Proponents, practitioners and enablers of homosexual sin demand that we all renounce God’s express condemnation of such conduct and embrace this spiritually and physically destructive behavior as virtuous — as a wholly equal, alternative sexual “orientation.” They believe that the only thing objectively immoral is to reckon there are things objectively immoral. Yet, when others find freedom from the homosexual lifestyle — as untold thousands have done through the loving and redemptive power of Jesus Christ — those former homosexuals are maliciously maligned for committing a betrayal most immoral. Like that popular hotel in California, “You can check out anytime you want, but you can never leave.”
Thus we find ourselves — back against the ropes — in a fight we did not pick, struggling in a culture war we did not ask for. It’s a clash of worldviews in a zero-sum-game. Make no mistake; the sin of homosexuality is the bunker-buster bomb in this war against morality.
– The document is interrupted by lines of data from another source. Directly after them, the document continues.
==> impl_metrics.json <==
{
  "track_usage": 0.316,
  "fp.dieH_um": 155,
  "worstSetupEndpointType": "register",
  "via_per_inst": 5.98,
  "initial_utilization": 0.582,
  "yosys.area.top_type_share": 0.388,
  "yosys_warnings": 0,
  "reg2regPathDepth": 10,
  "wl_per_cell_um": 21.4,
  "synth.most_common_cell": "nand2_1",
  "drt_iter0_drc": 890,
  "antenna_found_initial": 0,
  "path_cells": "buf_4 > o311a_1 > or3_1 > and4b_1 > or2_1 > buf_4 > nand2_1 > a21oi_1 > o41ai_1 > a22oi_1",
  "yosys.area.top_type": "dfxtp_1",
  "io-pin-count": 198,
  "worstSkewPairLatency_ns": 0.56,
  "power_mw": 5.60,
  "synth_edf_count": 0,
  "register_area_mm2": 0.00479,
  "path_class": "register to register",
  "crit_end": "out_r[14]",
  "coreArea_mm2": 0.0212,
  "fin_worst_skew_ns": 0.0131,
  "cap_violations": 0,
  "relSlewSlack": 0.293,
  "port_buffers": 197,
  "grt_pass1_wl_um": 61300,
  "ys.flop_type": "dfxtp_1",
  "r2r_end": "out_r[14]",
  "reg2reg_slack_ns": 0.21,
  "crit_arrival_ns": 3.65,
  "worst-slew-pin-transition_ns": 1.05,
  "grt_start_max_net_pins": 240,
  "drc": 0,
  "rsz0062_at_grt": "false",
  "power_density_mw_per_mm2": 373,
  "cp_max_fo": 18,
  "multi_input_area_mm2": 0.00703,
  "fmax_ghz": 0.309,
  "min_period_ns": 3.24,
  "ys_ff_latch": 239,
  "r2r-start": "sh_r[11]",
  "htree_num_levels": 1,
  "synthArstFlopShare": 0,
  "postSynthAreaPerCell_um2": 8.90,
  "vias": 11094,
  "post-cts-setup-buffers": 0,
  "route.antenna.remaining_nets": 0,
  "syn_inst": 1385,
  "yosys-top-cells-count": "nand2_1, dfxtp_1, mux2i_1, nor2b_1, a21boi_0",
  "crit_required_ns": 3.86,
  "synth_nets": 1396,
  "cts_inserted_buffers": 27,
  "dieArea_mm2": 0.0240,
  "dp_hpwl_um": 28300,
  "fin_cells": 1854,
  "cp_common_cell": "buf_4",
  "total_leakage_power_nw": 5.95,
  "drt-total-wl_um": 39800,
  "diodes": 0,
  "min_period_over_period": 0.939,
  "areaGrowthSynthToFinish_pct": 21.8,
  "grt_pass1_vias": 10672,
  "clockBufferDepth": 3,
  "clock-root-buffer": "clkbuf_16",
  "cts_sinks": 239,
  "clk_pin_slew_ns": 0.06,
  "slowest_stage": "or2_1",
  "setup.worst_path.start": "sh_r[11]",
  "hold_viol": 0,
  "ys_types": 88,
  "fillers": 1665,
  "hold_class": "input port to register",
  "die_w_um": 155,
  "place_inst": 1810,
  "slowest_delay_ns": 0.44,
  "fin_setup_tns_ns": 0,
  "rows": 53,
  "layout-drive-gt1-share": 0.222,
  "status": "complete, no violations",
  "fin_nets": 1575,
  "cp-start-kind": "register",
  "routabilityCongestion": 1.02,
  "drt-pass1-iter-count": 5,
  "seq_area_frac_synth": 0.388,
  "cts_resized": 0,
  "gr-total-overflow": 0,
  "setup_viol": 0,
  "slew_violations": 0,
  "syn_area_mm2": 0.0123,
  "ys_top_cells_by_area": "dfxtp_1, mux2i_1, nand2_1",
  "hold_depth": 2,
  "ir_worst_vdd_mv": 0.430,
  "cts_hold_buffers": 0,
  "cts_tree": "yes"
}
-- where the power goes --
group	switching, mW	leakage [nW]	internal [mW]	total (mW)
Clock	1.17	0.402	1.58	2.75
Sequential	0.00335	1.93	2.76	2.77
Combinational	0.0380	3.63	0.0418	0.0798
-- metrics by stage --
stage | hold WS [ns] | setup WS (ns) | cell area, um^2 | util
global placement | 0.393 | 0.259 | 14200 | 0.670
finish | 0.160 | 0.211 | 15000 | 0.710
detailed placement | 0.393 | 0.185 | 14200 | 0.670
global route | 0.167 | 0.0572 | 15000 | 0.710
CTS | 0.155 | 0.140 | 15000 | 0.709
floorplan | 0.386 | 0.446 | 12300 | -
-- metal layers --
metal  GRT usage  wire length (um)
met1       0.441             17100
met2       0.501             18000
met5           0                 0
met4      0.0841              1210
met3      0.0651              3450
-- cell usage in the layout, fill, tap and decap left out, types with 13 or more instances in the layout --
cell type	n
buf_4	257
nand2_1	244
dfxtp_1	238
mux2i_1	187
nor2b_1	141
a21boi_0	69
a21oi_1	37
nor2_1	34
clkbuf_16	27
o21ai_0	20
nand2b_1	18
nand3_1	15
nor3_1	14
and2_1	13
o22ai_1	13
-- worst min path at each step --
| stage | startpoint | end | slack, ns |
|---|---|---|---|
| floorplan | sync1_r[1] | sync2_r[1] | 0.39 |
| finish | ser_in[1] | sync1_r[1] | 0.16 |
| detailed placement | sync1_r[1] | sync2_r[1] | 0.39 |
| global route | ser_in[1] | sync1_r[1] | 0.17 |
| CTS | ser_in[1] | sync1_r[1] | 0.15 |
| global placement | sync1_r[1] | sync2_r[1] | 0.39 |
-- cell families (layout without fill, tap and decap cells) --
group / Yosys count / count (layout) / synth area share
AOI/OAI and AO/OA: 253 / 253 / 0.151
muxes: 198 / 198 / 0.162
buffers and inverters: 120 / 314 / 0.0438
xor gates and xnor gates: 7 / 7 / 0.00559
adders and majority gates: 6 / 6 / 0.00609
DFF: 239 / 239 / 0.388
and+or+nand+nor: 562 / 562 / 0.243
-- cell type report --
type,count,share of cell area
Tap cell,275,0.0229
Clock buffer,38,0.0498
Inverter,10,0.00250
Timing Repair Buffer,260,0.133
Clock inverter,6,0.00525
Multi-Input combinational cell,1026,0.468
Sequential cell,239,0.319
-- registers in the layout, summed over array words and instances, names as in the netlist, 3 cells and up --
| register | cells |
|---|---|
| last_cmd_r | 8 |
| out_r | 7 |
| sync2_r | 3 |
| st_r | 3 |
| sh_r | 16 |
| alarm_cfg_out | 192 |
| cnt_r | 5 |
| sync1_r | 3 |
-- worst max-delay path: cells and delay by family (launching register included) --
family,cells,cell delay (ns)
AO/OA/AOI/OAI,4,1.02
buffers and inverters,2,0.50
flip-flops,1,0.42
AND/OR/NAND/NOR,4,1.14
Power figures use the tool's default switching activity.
==> src/lineunit_pkg.sv <==
// constants, register map and symbol types for the line unit channel control
package lineunit_pkg;
  localparam int          ADDR_W             = 4;
  localparam int          DATA_W             = 8;
  localparam logic [3:0]  CTRL_ADDR          = 4'h0;
  localparam logic [3:0]  STATUS_ADDR        = 4'h1;
  localparam logic [7:0]  CTRL_RESET         = 8'h00;
  // control register bit positions
  localparam int          CTRL_SINGLE_RAIL   = 0;
  localparam int          CTRL_BUILD_OUT_DIS = 1;
  localparam int          CTRL_TX_ON         = 2;
  localparam int          CTRL_EQ_IN         = 3;
  localparam int          CTRL_MON_GAIN      = 4;
  localparam int          CTRL_E3_RATE       = 5;
  // status register bit positions
  localparam int          STAT_LOCK_LOST     = 0;
  localparam int          STAT_DRIVE_FAULT   = 1;
  localparam int          STAT_LOS           = 2;
  localparam int          STAT_TX_ACTIVE     = 3;
  // zero run lengths that trigger a substitution
  localparam int          HDB3_RUN           = 4;
  localparam int          B3ZS_RUN           = 3;
  // drive monitor timeout in transmit clock periods
  localparam int          DRIVE_IDLE_PERIODS = 128;
  // lock check window in reference clock periods and tolerance
  localparam int          LOCK_WINDOW        = 1024;
  localparam int          LOCK_TOL_PER_MILLE = 5;
  localparam int          PER_MILLE          = 1000;
  // number of inputs that pass the two-stage synchroniser
  localparam int          SYNC_W             = 16;

  typedef enum logic [1:0] {
    SYM_ZERO,
    SYM_MARK,
    SYM_VIOL,
    SYM_BAL
  } sym_type;
endpackage
$ cat src/design/isoch_desc_defs.svh
// Offsets, field positions, limits and reset values of the descriptor decoder
`ifndef ISOCH_DESC_DEFS_SVH
`define ISOCH_DESC_DEFS_SVH

`define ADDR_W           8
`define OFF_DESC0        8'h00
`define OFF_DESC1        8'h04
`define OFF_DESC2        8'h08
`define OFF_DESC3        8'h0C
`define OFF_CTRL         8'h10
`define OFF_STATUS       8'h14
`define OFF_FIELDS       8'h18

`define RESP_OKAY        2'h0
`define RESP_SLVERR      2'h2

`define LEN_MSB          16
`define LEN_LSB          0
`define SIZE_MSB         21
`define SIZE_LSB         17
`define INTR_MSB         31
`define INTR_LSB         22
`define INLINE_BIT       6
`define LBPC_MSB         19
`define LBPC_LSB         16

`define XFER_LEN_MAX     17'h10000
`define INLINE_LEN_MAX   17'h00008
`define LEN_ZERO         17'h00000

`define CTRL_EXT_BIT     0
`define CTRL_DECODE_BIT  1
`define CTRL_DIR_IN_BIT  2
`define CTRL_ICNT_MSB    14
`define CTRL_ICNT_LSB    4
`define CTRL_BSEL_MSB    20
`define CTRL_BSEL_LSB    16
`define CTRL_MBS_MSB     28
`define CTRL_MBS_LSB     24
`define CTRL_RESET       32'h0100_0010

`define STATUS_PAD_W     21
`define STATUS_PAD       21'h000000

`endif

$ cat src/design/isoch_desc_pkg.sv
// Types shared by the descriptor decoder
package isoch_desc_pkg;

  typedef struct packed {
    logic                    aw_got;
    logic [7:0]              aw_addr;
    logic                    w_got;
    logic [31:0]             w_data;
    logic [3:0]              w_strb;
    logic                    aw_ready;
    logic                    w_ready;
    logic                    b_valid;
    logic [1:0]              b_resp;
    logic                    ar_ready;
    logic                    r_valid;
    logic [1:0]              r_resp;
    logic [31:0]             r_data;
    logic [3:0][31:0]        desc;
    logic [31:0]             ctrl;
    logic [63:0]             pointer;
    logic                    pointer_is_data;
    logic [16:0]             send_bytes;
    logic [16:0]             expect_bytes;
    logic [4:0]              remaining;
    logic [4:0]              bursts;
    logic [3:0]              last_pkts;
    logic [9:0]              intr;
    logic                    len_err;
    logic                    intr_err;
    logic                    decoded;
    logic                    decode_valid;
  } decoder_state_t;

endpackage

$ cat src/design/burst_packet_planner.sv
// Packet count of one selected burst of an isochronous descriptor
`include "isoch_desc_defs.svh"

module burst_packet_planner
  import isoch_desc_pkg::*;
#(
  parameter int COUNT_W = 5
)
(
  input  wire logic [COUNT_W-1:0] burst_index,
  input  wire logic [COUNT_W-1:0] burst_count_minus_one,
  input  wire logic [COUNT_W-1:0] max_burst_size,
  input  wire logic [3:0]         last_burst_packet_count,
  output logic      [COUNT_W-1:0] burst_packets,
  output logic                    burst_is_last,
  output logic                    burst_in_range
);

  always_comb
  begin
    burst_in_range = (burst_index <= burst_count_minus_one);
    burst_is_last  = (burst_index == burst_count_minus_one);
    // RQ9 last burst differs
    if (!burst_in_range)
    begin
      burst_packets = '0;
    end
    else if (burst_is_last)
    begin
      burst_packets = COUNT_W'({1'b0, last_burst_packet_count} + 5'h01);
    end
    else
    begin
      burst_packets = max_burst_size;
    end
  end

endmodule

$ cat src/design/isoch_descriptor_field_decoder.sv
// AXI4-Lite reachable decoder of the first isochronous descriptor doublewords
//
// Behaviour
// RQ1 - Join doublewords zero and one into 64 bits
// RQ2 - Inline flag picks address or literal data
// RQ3 - Any byte alignment of buffer address accepted
// RQ4 - Outbound: length field is bytes sent
// RQ5 - Inbound: length field is bytes expected
// RQ6 - Software keeps length within zero to 64K
// RQ7 - Extended off: field is remaining size hint
// RQ8 - Extended on: field is bursts minus one
// RQ9 - Full bursts max size; last uses count+1
// RQ10 - Bits 31:22 select the event interrupter
// RQ11 - Software keeps interrupter below implemented count
// RQ12 - Inline payload length at most eight bytes
// RQ13 - Present fields in parallel, flag range faults
`include "isoch_desc_defs.svh"

module isoch_descriptor_field_decoder
  import isoch_desc_pkg::*;
(
  input  wire logic                aclk,
  input  wire logic                aresetn,
  input  wire logic                clk_en,
  input  wire logic [`ADDR_W-1:0]  awaddr,
  input  wire logic                awvalid,
  output logic                     awready,
  input  wire logic [31:0]         wdata,
  input  wire logic [3:0]          wstrb,
  input  wire logic                wvalid,
  output logic                     wready,
  output logic [1:0]               bresp,
  output logic                     bvalid,
  input  wire logic                bready,
  input  wire logic [`ADDR_W-1:0]  araddr,
  input  wire logic                arvalid,
  output logic                     arready,
  output logic [31:0]              rdata,
  output logic [1:0]               rresp,
  output logic                     rvalid,
  input  wire logic                rready,
  output logic [63:0]              buffer_pointer,
  output logic                     inline_payload_flag,
  output logic [16:0]              send_byte_count,
  output logic [16:0]              expect_byte_count,
  output logic [4:0]               remaining_size_hint,
  output logic [4:0]               burst_count_minus_one,
  output logic [3:0]               last_burst_packet_count,
  output logic [9:0]               interrupter_index,
  output logic                     length_error,
  output logic                     interrupter_error,
  output logic                     decode_valid
);

  decoder_state_t s;
  decoder_state_t next_s;
  logic [4:0]     plan_packets;
  logic           plan_last;
  logic           plan_in_range;
  logic [31:0]    merged;
  logic [16:0]    len;
  logic [10:0]    icnt;

  function automatic logic [31:0] apply_strobe(input logic [31:0] old_word,
                                                input logic [31:0] new_word,
                                                input logic [3:0]  strb);
    logic [31:0] res;
    res = old_word;
    for (int i = 0; i < 4; i++)
    begin
      if (strb[i])
      begin
        res[i*8 +: 8] = new_word[i*8 +: 8];
      end
    end
    return res;
  endfunction

  // RQ12 inline length limit
  function automatic logic length_out_of_range(input logic [16:0] length,
                                               input logic        inline_data);
    return inline_data ? (length > `INLINE_LEN_MAX) : (length > `XFER_LEN_MAX);
  endfunction

  burst_packet_planner #(
    .COUNT_W (5)
  ) planner (
    .burst_index             (s.ctrl[`CTRL_BSEL_MSB:`CTRL_BSEL_LSB]),
    .burst_count_minus_one   (s.bursts),
    .max_burst_size          (s.ctrl[`CTRL_MBS_MSB:`CTRL_MBS_LSB]),
    .last_burst_packet_count (s.last_pkts),
    .burst_packets           (plan_packets),
    .burst_is_last           (plan_last),
    .burst_in_range          (plan_in_range)
  );

  always_comb
  begin
    next_s = s;
    merged = '0;
    next_s.decode_valid = 1'b0;

    // Address and data may arrive in either order
    if (awvalid && s.aw_ready)
    begin
      next_s.aw_got  = 1'b1;
      next_s.aw_addr = awaddr;
    end
    if (wvalid && s.w_ready)
    begin
      next_s.w_got  = 1'b1;
      next_s.w_data = wdata;
      next_s.w_strb = wstrb;
    end
    if (bready && s.b_valid)
    begin
      next_s.b_valid = 1'b0;
    end

    if (s.aw_got && s.w_got && !s.b_valid)
    begin
      next_s.aw_got  = 1'b0;
      next_s.w_got   = 1'b0;
      next_s.b_valid = 1'b1;
      next_s.b_resp  = `RESP_OKAY;
      case (s.aw_addr)
        `OFF_DESC0: next_s.desc[0] = apply_strobe(s.desc[0], s.w_data, s.w_strb);
        `OFF_DESC1: next_s.desc[1] = apply_strobe(s.desc[1], s.w_data, s.w_strb);
        `OFF_DESC2: next_s.desc[2] = apply_strobe(s.desc[2], s.w_data, s.w_strb);
        `OFF_DESC3: next_s.desc[3] = apply_strobe(s.desc[3], s.w_data, s.w_strb);
        `OFF_CTRL:
        begin
          merged = apply_strobe(s.ctrl, s.w_data, s.w_strb);
          next_s.ctrl = merged;
          // Decode request is a strobe, never stored
          next_s.ctrl[`CTRL_DECODE_BIT] = 1'b0;
        end
        default: next_s.b_resp = `RESP_SLVERR;
      endcase
    end
    next_s.aw_ready = !next_s.aw_got && !next_s.b_valid;
    next_s.w_ready  = !next_s.w_got && !next_s.b_valid;

    // RQ13 capture all fields together
    len  = s.desc[2][`LEN_MSB:`LEN_LSB];
    icnt = next_s.ctrl[`CTRL_ICNT_MSB:`CTRL_ICNT_LSB];
    if (merged[`CTRL_DECODE_BIT])
    begin
      next_s.decoded      = 1'b1;
      next_s.decode_valid = 1'b1;
      // RQ1 pointer from two doublewords
      next_s.pointer = {s.desc[1], s.desc[0]};
      // RQ2 inline flag qualifies pointer
      next_s.pointer_is_data = s.desc[3][`INLINE_BIT];
      // RQ3 no alignment check
      // RQ4 outbound byte count
      next_s.send_bytes   = next_s.ctrl[`CTRL_DIR_IN_BIT] ? `LEN_ZERO : len;
      // RQ5 inbound expected count
      next_s.expect_bytes = next_s.ctrl[`CTRL_DIR_IN_BIT] ? len : `LEN_ZERO;
      if (next_s.ctrl[`CTRL_EXT_BIT])
      begin
        // RQ8 burst count view
        next_s.bursts    = s.desc[2][`SIZE_MSB:`SIZE_LSB];
        next_s.remaining = '0;
      end
      else
      begin
        // RQ7 remaining size view
        next_s.remaining = s.desc[2][`SIZE_MSB:`SIZE_LSB];
        next_s.bursts    = '0;
      end
      // RQ9 last burst packet field
      next_s.last_pkts = s.desc[3][`LBPC_MSB:`LBPC_LSB];
      // RQ10 interrupter index extract
      next_s.intr = s.desc[2][`INTR_MSB:`INTR_LSB];
      // RQ6 length range flagged
      next_s.len_err = length_out_of_range(len, s.desc[3][`INLINE_BIT]);
      // RQ11 interrupter range flagged
      next_s.intr_err = ({1'b0, s.desc[2][`INTR_MSB:`INTR_LSB]} >= icnt);
    end

    // Read channel, one outstanding read
    if (arvalid && s.ar_ready)
    begin
      next_s.r_valid = 1'b1;
      next_s.r_resp  = `RESP_OKAY;
      case (araddr)
        `OFF_DESC0:  next_s.r_data = s.desc[0];
        `OFF_DESC1:  next_s.r_data = s.desc[1];
        `OFF_DESC2:  next_s.r_data = s.desc[2];
        `OFF_DESC3:  next_s.r_data = s.desc[3];
        `OFF_CTRL:   next_s.r_data = s.ctrl;
        `OFF_STATUS: next_s.r_data = {`STATUS_PAD, plan_in_range, plan_last, plan_packets,
                                      s.pointer_is_data, s.intr_err, s.len_err, s.decoded};
        // One of each pair is zero, so OR shows the live view
        `OFF_FIELDS: next_s.r_data = {s.intr, s.bursts | s.remaining,
                                      s.send_bytes | s.expect_bytes};
        default:
        begin
          next_s.r_data = '0;
          next_s.r_resp = `RESP_SLVERR;
        end
      endcase
    end
    else if (rready && s.r_valid)
    begin
      next_s.r_valid = 1'b0;
    end
    next_s.ar_ready = !next_s.r_valid;
  end

  always_ff @(posedge aclk)
  begin
    if (!aresetn)
    begin
      s      <= '0;
      s.ctrl <= `CTRL_RESET;
    end
    else if (clk_en)
    begin
      s <= next_s;
    end
  end

  assign awready                 = s.aw_ready;
  assign wready                  = s.w_ready;
  assign bvalid                  = s.b_valid;
  assign bresp                   = s.b_resp;
  assign arready                 = s.ar_ready;
  assign rvalid                  = s.r_valid;
  assign rresp                   = s.r_resp;
  assign rdata                   = s.r_data;
  assign buffer_pointer          = s.pointer;
  assign inline_payload_flag     = s.pointer_is_data;
  assign send_byte_count         = s.send_bytes;
  assign expect_byte_count       = s.expect_bytes;
  assign remaining_size_hint     = s.remaining;
  assign burst_count_minus_one   = s.bursts;
  assign last_burst_packet_count = s.last_pkts;
  assign interrupter_index       = s.intr;
  assign length_error            = s.len_err;
  assign interrupter_error       = s.intr_err;
  assign decode_valid            = s.decode_valid;

endmodule

$ cat config.mk
export PLATFORM = sky130hd
export DESIGN_NAME = isoch_descriptor_field_decoder
export DESIGN_NICKNAME = d
export VERILOG_FILES = /design/src/design/isoch_desc_pkg.sv /design/src/design/burst_packet_planner.sv /design/src/design/isoch_descriptor_field_decoder.sv
export VERILOG_INCLUDE_DIRS = /design/src /design/src/design
export SDC_FILE = /design/constraint.sdc
export NUM_CORES = 1
export LEC_CHECK = 0
export BUFFER_PORTS_ARGS = -buffer_cell sky130_fd_sc_hd__buf_2
export CELL_PAD_IN_SITES_DETAIL_PLACEMENT = 1
export CELL_PAD_IN_SITES_GLOBAL_PLACEMENT = 2
export CORE_ASPECT_RATIO = 1.1
export CORE_MARGIN = 2
export CORE_UTILIZATION = 25
export CTS_CLUSTER_SIZE = 12
export DETAILED_ROUTE_END_ITERATION = 12
export GPL_TIMING_DRIVEN = 0
export HOLD_SLACK_MARGIN = 0.02
export MAX_ROUTING_LAYER = met4
export PLACE_DENSITY_LB_ADDON = 0.2
export SETUP_SLACK_MARGIN = 0.05
export SLEW_MARGIN = 20
export SYNTH_ARGS = -nofsm -noshare
export SYNTH_HDL_FRONTEND = slang
export SYNTH_SLANG_ARGS = --single-unit
$ cat constraint.sdc
create_clock -name aclk -period 5.65 [get_ports aclk]
set_input_delay 0 -clock aclk [delete_from_list [all_inputs] [get_ports aclk]]
set_output_delay 0 -clock aclk [all_outputs]
set_load 0.005 [all_outputs]
==> results of run 1 <==
## report_power, final
| group | internal (mW) | switching, mW | total, mW |
|---|---|---|---|
| logic | 0.0961 | 0.183 | 0.279 |
| registers | 2.63 | 0.0221 | 2.65 |
| clock network | 1.72 | 1.17 | 2.89 |
## worst paths after layout
kind         slack (ns)           endpoint      start  cells after the start
min                0.06           rdata[6]  araddr[4]                      4
max                2.20  interrupter_error     s[372]                     11
min reg2reg        0.45          rdata[13]  rdata[13]                      2
max reg2reg        2.20  interrupter_error     s[372]                     11
## placed cells by master, fill, tap and decap left out, types with 45 or more instances in the layout
cell,synthesis,final
buf_2,15,239
nand2_1,565,565
a21boi_0,130,130
a21oi_1,146,146
clkbuf_1,95,104
mux2i_1,84,84
clkbuf_16,0,45
dlygate4sd3_1,0,52
nor2_1,47,47
dfxtp_1,371,371
nand3_1,52,52
nor2b_1,58,58
buf_4,158,161
## worst max-delay path: stages (launching register included)
cell	delay, ns
dfxtp_1	0.30
or4_1	0.50
buf_2	0.19
nor3_1	0.40
nand3_1	0.29
mux2_2	0.38
ha_1	0.26
nand2b_1	0.14
a211oi_1	0.23
o21ai_0	0.17
a41oi_1	0.33
o41ai_2	0.12
## state kept, by name, summed over array words and instances, names as in the netlist, 4 cells and up, named ones only
signal	cells
interrupter_index	10
send_byte_count	17
burst_count_minus_one	5
last_burst_packet_count	4
expect_byte_count	17
s	188
buffer_pointer	64
len	17
rdata	32
remaining_size_hint	5
## layout make-up
class	instances	area, um2	share of cell area (%)
antenna	1	2.50	0.0117
buffer	288	1750	8.14
clock buffer	63	1260	5.89
clock inverter	8	146	0.682
inverter	13	48.8	0.227
multi-input combinational	1379	8010	37.3
sequential	371	7430	34.6
tap	918	1150	5.35
timing repair buffer	280	1680	7.80
## cell families (layout without fill, tap and decap cells)
group           count (synthesis)  in the layout
mux                           114            114
flops                         371            371
buf+inv                       301            652
simple gates                  820            820
other cells                     1              3
fa+ha+maj                      16             16
xor+xnor                        2              2
compound gates                425            425
## per-stage QoR
stage          cell area [um2]  power [mW]  std cells  utilization, %
2_1_floorplan            17200        2.81       2051               -
3_3_place_gp             19400        2.95       3191            28.7
3_5_place_dp             19500        2.96       3197            28.8
4_1_cts                  21500        5.87       3320            31.6
5_1_grt                  21500        5.98       3321            31.7
6_report                 21500        5.82       3321            31.7
## layer usage
layer / track usage (%) / vias up / share of wire [%]
li1: - / 7458 / -
met1: 32.4 / 8084 / 46
met5: - / - / 0
met4: 7.45 / 0 / 3.1
met2: 38.5 / 464 / 46
met3: 2.86 / 118 / 4.7
==> impl_metrics.tcl, run 1 <==
set metrics [dict create \
    grt_pass1_vias 16400 \
    synth.most_common_cell "nand2_1" \
    via_per_inst 4.86 \
    fin_crit_sh_pct 61.0 \
    cts_max_level 2 \
    initial_core_util_pct 25.3 \
    portBuffers 222 \
    grt_pass1_wl_um 120000 \
    worstHoldPathType "primary input to flop" \
    hold_viol_final 0 \
    ios 227 \
    ys_async_sr_fraction_pct 0 \
    die_y_um 279 \
    cts_setup_buffers 0 \
    p_leak_nw 8.57 \
    synth_flop_cell "dfxtp_1" \
    place_congestion 0.917 \
    cts_tree "done" \
    rsz0062_at_grt "false" \
    fin_ws_ns 2.20 \
    hold_ws_ns 0.0626 \
    hpwl_um 65700 \
    nNetsFinal 2453 \
    ant_nets 0 \
    start_kind "flop" \
    grt_max_degree 13 \
    clock_path_buffers 3 \
    outcome "complete, no violations" \
    clkTransAtPathRegs_ns 0.06 \
    yosysUniqueCellTypes 66 \
    drt_iter0_markers 1072 \
    pre_cts_ws_ns 2.10 \
    cts_hold_buffers 52 \
    die_x_um 254 \
    synth-xor-area-share_pct 0.102 \
    fin_skew_ns 0.0131 \
    finalWirelength_um 84900 \
    yosys_warnings 0 \
    synthTopCellsByArea "dfxtp_1 43%, nand2_1 12%, buf_4 6.9%" \
    synthCells 2050 \
    remaining_drc_errors 0 \
    synth-adder-area-share_pct 1.17 \
    criticalPathCategory "flop to flop" \
    maxSlewHeadroom_pct 22.8 \
    syn_area_per_cell_um2 8.38 \
    grt_overflow 0 \
    yosys.area.top_type_share_pct 43.2 \
    crit_required_ns 6.09 \
    yosys-top-cells-count "565 x nand2_1, 371 x dfxtp_1, 158 x buf_4" \
    syn-cell-area_mm2 0.0172 \
    setup-tns-final_ns 0 \
    numCtsBuffers 44 \
    wire_per_inst_um 25.6 \
    seq_area_frac_synth_pct 43.2 \
    maxSlewViolCount 0 \
    synth.area.mux_share_pct 7.52 \
    cts_resized 0 \
    synth-compound-area-share_pct 16.3 \
    synthSimpleGateAreaFrac_pct 21.2 \
    fillCellCount 8107 \
    worstSetupEndpointType "flop" \
    vias 16100 \
    worst_pin_slew_ns 1.16 \
    cap_violations 0 \
    dr.pass1.iters 6 \
    path_max_fanout 6 \
    layout-drive-gt1-share_pct 21.9 \
    yosys.area.top_type "dfxtp_1" \
    setup_violations 0 \
    clock.fmax_mhz 290 \
    antenna_found_initial 1 \
    arrival_ns 3.88 \
    synth-seq-cells 371 \
    core_mm2 0.0678 \
    grt_usage_pct 24.3 \
    finalCriticalPeriod_ns 3.45 \
    p_per_area_mw_per_mm2 271 \
    rows 100 \
    synth_top_family_by_area "simple AND/OR/NAND/NOR gates" \
    die_area_mm2 0.0708 \
    peakVddDrop_mv 0.189 \
    clkLatencyLatePin_ns 0.57 \
    synth-edff-count 0 \
    cts_root_buf "clkbuf_16" \
    clkSinkCount 371 \
    area_delta_synth_final_pct 25.0 \
]
Power figures use the tool's default switching activity.
==> run 2: changes to the inputs <==
Settings changed: ABC_AREA from default to 1.
Clock period 5.65 ns to 3.3 ns, I/O delays scaled along.
==> run 2 against run 1 <==
Against the previous run:
- count of clock-buffer cells in the layout grew 8
- die area shrank 2.6%
- synthesized cell count grew 13%
- clock skew grew 0.0051 ns
- via count grew 1.5%
- first-iteration DRC count shrank 20%
- non-clock buffer count shrank 18
- combinational power grew 73%
- setup slack lost 1.7 ns
- critical endpoint unchanged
The very firm response by defenders of Biblical truth to the homosexual lobby’s relentless assault on our nation’s Judeo-Christian tradition is indeed a defensive reaction, not an act of aggression. The sheer mechanics of homosexual conduct very naturally elicits revulsion in most rational folk. Therefore, most of us would prefer not to even imagine it, much less struggle to defend against its wholesale promotion. But regrettably, our hand has been forced.
Scripture cautions, “Woe to those who call evil good and good evil.” That Scripture becomes manifest in the left’s insistence that homosexual behavior — which God unequivocally condemns and which human biology coldly rejects — be either embraced or opposed under penalty of law.